Problem to solve: Copy each line of the following data that contains "period".

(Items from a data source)
┄┄┄┄┄┄┄┄┄┄

--- src/flat_wrapper.sv ---
// flat-port wrapper written by rule: the top's interface ports become plain ports
module mux_rr_n_flat 
#(
    parameter int N     = 4,
    parameter int WIDTH = 8
)
  (clk, rst, bus_mode, bus_sel, bus_in_data, bus_in_valid, bus_out_ready, bus_in_ready, bus_out_data, bus_out_chan, bus_out_valid);
  mux_rr_n_if #(.N(N), .WIDTH(WIDTH)) bus_i ();
  input  logic clk;
  input  logic rst;
  input wire logic [$bits(bus_i.mode)-1:0] bus_mode;
  input wire logic [$bits(bus_i.sel)-1:0] bus_sel;
  input wire logic [$bits(bus_i.in_data)-1:0] bus_in_data;
  input wire logic [$bits(bus_i.in_valid)-1:0] bus_in_valid;
  input wire logic [$bits(bus_i.out_ready)-1:0] bus_out_ready;
  output wire logic [$bits(bus_i.in_ready)-1:0] bus_in_ready;
  output wire logic [$bits(bus_i.out_data)-1:0] bus_out_data;
  output wire logic [$bits(bus_i.out_chan)-1:0] bus_out_chan;
  output wire logic [$bits(bus_i.out_valid)-1:0] bus_out_valid;
  assign bus_i.mode = bus_mode;
  assign bus_i.sel = bus_sel;
  assign bus_i.in_data = bus_in_data;
  assign bus_i.in_valid = bus_in_valid;
  assign bus_i.out_ready = bus_out_ready;
  assign bus_in_ready = bus_i.in_ready;
  assign bus_out_data = bus_i.out_data;
  assign bus_out_chan = bus_i.out_chan;
  assign bus_out_valid = bus_i.out_valid;
  mux_rr_n #(.N(N), .WIDTH(WIDTH)) u_core (.clk(clk), .rst(rst), .bus(bus_i));
endmodule
--- config.mk ---
export PLATFORM = sky130hd
export DESIGN_NAME = mux_rr_n_flat
export DESIGN_NICKNAME = d
export VERILOG_FILES = /design/src/rtl/mux_rr_n_if.sv /design/src/rtl/mux_rr_n.sv /design/src/flat_wrapper.sv
export SDC_FILE = /design/constraint.sdc
export NUM_CORES = 1
export LEC_CHECK = 0
export CORE_MARGIN = 4
export CORE_UTILIZATION = 35
export DETAILED_ROUTE_END_ITERATION = 8
export PLACE_DENSITY = 0.76
export SLEW_MARGIN = 20
export SYNTH_ARGS = -nofsm -noshare
export SYNTH_HDL_FRONTEND = slang
export SYNTH_SLANG_ARGS = --single-unit
--- constraint.sdc ---
create_clock -name clk -period 2.55 [get_ports clk]
set_clock_uncertainty 0.1 [all_clocks]
set_input_delay 0.3825 -clock clk [delete_from_list [all_inputs] [get_ports clk]]
set_output_delay 0.3825 -clock clk [all_outputs]
set_load 0.02 [all_outputs]
### config.mk
export PLATFORM = sky130hd
export DESIGN_NAME = seq_pattern_gen
export DESIGN_NICKNAME = d
export VERILOG_FILES = /design/src/rtl/seq_pattern_gen.sv
export SDC_FILE = /design/constraint.sdc
export NUM_CORES = 1
export LEC_CHECK = 0
export ABC_AREA = 1
export BUFFER_PORTS_ARGS = -buffer_cell sky130_fd_sc_hd__buf_2
export CAP_MARGIN = 20
export CORE_MARGIN = 2
export CORE_UTILIZATION = 40
export DETAILED_ROUTE_END_ITERATION = 10
export GPL_TIMING_DRIVEN = 1
export HOLD_SLACK_MARGIN = 0.12
export PLACE_DENSITY = 0.66
export SKIP_LAST_GASP = 1
export SLEW_MARGIN = 20
export SYNTH_ARGS = -nofsm -noshare
export SYNTH_HDL_FRONTEND = slang
export SYNTH_SLANG_ARGS = --single-unit
export TNS_END_PERCENT = 1
### constraint.sdc
create_clock -name clk -period 3.3 [get_ports clk]
set_input_delay 0.165 -clock clk [delete_from_list [all_inputs] [get_ports clk]]
set_output_delay 0.165 -clock clk [all_outputs]
set_load 0.05 [all_outputs]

┄┄┄┄┄┄┄┄┄┄

Expected answer:
create_clock -name clk -period 2.55 [get_ports clk]
create_clock -name clk -period 3.3 [get_ports clk]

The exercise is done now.